_Instructions to follow_: When you reach the line containing "power by group" in the entries below, begin reproducing lines exactly, and stop once the line containing "a21o | 16 | 16 |" is done.

(Saved data entries)
· · · · ·
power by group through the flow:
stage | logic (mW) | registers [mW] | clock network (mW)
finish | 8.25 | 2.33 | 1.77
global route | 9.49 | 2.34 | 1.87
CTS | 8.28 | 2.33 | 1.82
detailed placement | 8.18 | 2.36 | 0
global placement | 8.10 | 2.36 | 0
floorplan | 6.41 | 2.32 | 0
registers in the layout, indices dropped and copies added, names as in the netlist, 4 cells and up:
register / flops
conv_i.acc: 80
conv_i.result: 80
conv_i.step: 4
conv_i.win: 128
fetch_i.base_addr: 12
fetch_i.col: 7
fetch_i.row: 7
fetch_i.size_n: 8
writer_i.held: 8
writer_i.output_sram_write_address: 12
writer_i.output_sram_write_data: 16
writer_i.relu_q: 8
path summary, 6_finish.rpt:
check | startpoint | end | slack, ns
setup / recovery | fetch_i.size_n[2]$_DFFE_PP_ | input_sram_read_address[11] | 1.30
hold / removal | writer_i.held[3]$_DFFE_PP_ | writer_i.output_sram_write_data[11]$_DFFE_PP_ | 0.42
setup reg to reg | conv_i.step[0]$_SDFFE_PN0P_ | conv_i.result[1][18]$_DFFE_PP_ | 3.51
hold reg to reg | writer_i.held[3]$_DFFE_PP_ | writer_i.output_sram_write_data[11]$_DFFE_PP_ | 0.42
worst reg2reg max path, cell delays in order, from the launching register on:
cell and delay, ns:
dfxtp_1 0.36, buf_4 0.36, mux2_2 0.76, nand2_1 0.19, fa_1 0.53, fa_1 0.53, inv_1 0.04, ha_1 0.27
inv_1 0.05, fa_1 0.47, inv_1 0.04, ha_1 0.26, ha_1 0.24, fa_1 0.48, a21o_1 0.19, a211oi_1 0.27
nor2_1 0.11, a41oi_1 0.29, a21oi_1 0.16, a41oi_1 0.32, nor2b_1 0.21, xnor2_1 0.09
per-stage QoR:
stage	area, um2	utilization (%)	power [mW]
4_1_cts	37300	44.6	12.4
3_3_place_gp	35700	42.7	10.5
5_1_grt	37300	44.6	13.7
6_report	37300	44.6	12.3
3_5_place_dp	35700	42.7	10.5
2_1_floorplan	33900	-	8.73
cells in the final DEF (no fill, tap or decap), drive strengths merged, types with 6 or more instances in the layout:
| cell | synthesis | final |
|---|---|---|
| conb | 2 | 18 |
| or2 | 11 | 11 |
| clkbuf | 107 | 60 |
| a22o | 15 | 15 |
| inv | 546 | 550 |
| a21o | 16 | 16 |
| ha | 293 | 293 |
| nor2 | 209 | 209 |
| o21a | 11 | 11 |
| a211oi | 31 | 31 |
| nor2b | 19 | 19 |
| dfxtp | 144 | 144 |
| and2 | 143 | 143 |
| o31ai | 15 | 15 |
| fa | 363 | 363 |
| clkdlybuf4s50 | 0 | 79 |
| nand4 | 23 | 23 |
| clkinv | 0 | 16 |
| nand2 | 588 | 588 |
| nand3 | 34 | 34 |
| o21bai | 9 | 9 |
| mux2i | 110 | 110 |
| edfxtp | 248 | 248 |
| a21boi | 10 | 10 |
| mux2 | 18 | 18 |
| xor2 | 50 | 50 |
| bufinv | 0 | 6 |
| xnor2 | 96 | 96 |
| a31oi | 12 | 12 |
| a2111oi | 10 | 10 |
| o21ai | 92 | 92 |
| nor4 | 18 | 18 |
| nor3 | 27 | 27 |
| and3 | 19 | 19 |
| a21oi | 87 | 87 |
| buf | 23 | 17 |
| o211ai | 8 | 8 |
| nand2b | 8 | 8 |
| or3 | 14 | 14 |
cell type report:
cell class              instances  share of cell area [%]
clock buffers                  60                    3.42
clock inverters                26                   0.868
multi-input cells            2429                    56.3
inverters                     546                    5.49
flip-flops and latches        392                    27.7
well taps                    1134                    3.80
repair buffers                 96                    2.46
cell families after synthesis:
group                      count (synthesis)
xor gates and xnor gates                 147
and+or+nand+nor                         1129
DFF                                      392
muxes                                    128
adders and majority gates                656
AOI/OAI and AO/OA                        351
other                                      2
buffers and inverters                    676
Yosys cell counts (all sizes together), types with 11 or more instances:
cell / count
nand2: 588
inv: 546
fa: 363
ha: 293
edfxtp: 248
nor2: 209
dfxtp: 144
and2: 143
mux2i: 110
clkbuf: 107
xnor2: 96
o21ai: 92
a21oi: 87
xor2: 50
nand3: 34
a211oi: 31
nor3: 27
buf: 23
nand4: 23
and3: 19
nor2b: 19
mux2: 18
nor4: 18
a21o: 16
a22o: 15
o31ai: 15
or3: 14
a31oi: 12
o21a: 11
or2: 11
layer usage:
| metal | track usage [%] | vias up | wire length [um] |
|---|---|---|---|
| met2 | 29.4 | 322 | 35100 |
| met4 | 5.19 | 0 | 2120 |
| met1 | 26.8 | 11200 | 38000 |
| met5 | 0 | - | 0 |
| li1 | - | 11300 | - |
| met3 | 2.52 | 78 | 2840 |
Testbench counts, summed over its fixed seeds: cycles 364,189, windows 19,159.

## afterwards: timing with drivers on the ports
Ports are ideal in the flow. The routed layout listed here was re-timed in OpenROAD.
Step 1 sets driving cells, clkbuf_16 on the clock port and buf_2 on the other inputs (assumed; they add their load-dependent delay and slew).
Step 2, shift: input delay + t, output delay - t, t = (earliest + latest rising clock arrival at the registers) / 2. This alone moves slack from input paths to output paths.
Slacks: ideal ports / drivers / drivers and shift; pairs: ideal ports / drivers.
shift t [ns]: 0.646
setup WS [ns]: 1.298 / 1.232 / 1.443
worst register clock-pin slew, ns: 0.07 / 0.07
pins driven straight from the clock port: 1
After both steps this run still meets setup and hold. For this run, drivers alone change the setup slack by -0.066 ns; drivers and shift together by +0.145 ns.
· · · · ·
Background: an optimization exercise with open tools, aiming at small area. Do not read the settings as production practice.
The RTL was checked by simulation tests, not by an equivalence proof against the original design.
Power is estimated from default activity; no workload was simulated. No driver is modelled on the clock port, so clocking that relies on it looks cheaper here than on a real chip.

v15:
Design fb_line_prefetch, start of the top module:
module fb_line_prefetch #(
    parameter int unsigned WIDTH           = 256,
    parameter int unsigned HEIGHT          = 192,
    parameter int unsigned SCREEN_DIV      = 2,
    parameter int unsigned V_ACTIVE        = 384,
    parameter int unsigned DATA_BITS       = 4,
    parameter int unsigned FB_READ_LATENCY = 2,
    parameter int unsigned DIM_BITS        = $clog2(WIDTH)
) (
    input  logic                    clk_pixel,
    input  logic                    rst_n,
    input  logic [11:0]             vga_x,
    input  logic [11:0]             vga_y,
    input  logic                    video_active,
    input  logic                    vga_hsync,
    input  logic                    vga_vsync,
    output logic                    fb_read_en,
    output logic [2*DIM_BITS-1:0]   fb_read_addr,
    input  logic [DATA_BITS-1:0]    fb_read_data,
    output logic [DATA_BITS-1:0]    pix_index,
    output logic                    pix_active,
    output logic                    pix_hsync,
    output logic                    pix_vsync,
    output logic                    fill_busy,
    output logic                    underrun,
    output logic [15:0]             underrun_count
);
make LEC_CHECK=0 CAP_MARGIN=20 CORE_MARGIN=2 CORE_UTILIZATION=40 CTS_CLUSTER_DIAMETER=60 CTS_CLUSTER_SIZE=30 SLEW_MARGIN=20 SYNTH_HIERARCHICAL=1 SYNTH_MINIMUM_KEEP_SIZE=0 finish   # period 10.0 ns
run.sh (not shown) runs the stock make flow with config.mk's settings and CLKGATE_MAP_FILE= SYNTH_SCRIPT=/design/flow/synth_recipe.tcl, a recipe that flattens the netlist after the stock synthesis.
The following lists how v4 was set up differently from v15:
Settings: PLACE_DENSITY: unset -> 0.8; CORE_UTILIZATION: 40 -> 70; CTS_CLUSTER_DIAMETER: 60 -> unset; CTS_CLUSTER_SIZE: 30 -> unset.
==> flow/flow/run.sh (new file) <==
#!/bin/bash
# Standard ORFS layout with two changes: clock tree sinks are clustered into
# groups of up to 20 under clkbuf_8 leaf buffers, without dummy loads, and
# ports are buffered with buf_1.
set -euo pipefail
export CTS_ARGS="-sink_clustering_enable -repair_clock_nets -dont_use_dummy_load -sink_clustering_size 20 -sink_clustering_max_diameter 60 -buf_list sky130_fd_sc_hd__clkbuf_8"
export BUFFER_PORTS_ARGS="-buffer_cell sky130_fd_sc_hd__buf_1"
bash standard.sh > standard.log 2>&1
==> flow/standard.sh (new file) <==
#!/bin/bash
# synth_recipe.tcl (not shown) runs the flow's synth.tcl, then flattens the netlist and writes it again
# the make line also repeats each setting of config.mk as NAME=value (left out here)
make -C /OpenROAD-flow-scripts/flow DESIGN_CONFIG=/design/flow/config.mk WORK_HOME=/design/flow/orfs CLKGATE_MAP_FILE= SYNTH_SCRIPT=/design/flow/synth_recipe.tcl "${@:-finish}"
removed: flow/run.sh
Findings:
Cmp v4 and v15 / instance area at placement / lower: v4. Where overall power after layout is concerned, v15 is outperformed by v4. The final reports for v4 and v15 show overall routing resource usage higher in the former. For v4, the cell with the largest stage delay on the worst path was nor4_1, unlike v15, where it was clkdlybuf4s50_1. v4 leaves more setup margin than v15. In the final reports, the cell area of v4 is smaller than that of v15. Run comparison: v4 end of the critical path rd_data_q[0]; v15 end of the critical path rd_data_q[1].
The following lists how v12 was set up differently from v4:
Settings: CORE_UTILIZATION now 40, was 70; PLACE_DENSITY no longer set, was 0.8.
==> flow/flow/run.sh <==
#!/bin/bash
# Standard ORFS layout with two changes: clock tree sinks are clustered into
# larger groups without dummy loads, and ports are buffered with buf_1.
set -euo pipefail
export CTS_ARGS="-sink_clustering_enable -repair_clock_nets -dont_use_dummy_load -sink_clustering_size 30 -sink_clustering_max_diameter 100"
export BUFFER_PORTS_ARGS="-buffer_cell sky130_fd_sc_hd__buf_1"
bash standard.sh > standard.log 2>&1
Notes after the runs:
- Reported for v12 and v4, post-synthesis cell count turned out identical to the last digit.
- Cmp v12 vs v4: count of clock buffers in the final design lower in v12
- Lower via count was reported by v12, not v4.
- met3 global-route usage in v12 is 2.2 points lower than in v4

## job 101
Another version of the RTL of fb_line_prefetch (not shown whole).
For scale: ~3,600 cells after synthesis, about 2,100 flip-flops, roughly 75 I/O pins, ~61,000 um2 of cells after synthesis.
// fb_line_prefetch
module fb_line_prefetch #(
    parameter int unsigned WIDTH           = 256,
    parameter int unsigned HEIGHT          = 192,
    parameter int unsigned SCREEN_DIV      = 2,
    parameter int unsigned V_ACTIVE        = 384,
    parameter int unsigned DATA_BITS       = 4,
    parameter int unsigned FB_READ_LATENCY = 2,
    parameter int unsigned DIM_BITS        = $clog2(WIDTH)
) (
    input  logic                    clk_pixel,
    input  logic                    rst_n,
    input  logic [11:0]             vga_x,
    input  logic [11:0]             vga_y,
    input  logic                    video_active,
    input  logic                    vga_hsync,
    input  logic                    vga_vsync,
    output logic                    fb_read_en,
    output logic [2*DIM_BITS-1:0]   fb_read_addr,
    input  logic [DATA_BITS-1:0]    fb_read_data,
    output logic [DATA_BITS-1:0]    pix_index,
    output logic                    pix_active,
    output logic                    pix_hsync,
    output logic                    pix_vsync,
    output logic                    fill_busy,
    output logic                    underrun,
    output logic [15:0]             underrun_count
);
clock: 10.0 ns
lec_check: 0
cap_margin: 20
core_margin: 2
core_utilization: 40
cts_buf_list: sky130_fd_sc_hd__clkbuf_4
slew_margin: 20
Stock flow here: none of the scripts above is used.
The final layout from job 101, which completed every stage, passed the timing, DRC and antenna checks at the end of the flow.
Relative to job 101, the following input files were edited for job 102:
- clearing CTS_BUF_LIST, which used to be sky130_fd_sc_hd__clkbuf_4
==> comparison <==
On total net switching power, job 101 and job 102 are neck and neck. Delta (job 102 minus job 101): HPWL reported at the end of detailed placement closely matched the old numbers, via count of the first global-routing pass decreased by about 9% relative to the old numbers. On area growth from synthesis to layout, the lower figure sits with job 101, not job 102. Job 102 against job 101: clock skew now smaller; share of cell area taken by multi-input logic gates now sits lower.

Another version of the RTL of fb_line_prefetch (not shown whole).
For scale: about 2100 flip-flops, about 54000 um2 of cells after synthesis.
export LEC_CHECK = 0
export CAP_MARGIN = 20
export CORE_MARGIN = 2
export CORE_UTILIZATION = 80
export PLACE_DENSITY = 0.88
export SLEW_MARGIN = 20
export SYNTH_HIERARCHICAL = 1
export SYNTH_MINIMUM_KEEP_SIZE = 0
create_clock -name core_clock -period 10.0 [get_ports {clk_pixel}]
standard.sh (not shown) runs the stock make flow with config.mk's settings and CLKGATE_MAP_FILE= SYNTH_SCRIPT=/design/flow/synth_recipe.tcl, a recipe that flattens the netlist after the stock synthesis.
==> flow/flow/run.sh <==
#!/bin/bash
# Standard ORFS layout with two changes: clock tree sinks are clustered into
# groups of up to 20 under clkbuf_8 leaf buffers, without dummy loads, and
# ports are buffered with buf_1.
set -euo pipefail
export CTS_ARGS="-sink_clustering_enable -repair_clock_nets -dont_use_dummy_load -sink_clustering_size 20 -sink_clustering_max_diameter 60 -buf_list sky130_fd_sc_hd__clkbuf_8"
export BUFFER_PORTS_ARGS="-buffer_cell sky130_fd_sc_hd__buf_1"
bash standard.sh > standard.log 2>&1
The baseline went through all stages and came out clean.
· · · · ·
_Output below_:
power by group through the flow:
stage | logic (mW) | registers [mW] | clock network (mW)
finish | 8.25 | 2.33 | 1.77
global route | 9.49 | 2.34 | 1.87
CTS | 8.28 | 2.33 | 1.82
detailed placement | 8.18 | 2.36 | 0
global placement | 8.10 | 2.36 | 0
floorplan | 6.41 | 2.32 | 0
registers in the layout, indices dropped and copies added, names as in the netlist, 4 cells and up:
register / flops
conv_i.acc: 80
conv_i.result: 80
conv_i.step: 4
conv_i.win: 128
fetch_i.base_addr: 12
fetch_i.col: 7
fetch_i.row: 7
fetch_i.size_n: 8
writer_i.held: 8
writer_i.output_sram_write_address: 12
writer_i.output_sram_write_data: 16
writer_i.relu_q: 8
path summary, 6_finish.rpt:
check | startpoint | end | slack, ns
setup / recovery | fetch_i.size_n[2]$_DFFE_PP_ | input_sram_read_address[11] | 1.30
hold / removal | writer_i.held[3]$_DFFE_PP_ | writer_i.output_sram_write_data[11]$_DFFE_PP_ | 0.42
setup reg to reg | conv_i.step[0]$_SDFFE_PN0P_ | conv_i.result[1][18]$_DFFE_PP_ | 3.51
hold reg to reg | writer_i.held[3]$_DFFE_PP_ | writer_i.output_sram_write_data[11]$_DFFE_PP_ | 0.42
worst reg2reg max path, cell delays in order, from the launching register on:
cell and delay, ns:
dfxtp_1 0.36, buf_4 0.36, mux2_2 0.76, nand2_1 0.19, fa_1 0.53, fa_1 0.53, inv_1 0.04, ha_1 0.27
inv_1 0.05, fa_1 0.47, inv_1 0.04, ha_1 0.26, ha_1 0.24, fa_1 0.48, a21o_1 0.19, a211oi_1 0.27
nor2_1 0.11, a41oi_1 0.29, a21oi_1 0.16, a41oi_1 0.32, nor2b_1 0.21, xnor2_1 0.09
per-stage QoR:
stage	area, um2	utilization (%)	power [mW]
4_1_cts	37300	44.6	12.4
3_3_place_gp	35700	42.7	10.5
5_1_grt	37300	44.6	13.7
6_report	37300	44.6	12.3
3_5_place_dp	35700	42.7	10.5
2_1_floorplan	33900	-	8.73
cells in the final DEF (no fill, tap or decap), drive strengths merged, types with 6 or more instances in the layout:
| cell | synthesis | final |
|---|---|---|
| conb | 2 | 18 |
| or2 | 11 | 11 |
| clkbuf | 107 | 60 |
| a22o | 15 | 15 |
| inv | 546 | 550 |
| a21o | 16 | 16 |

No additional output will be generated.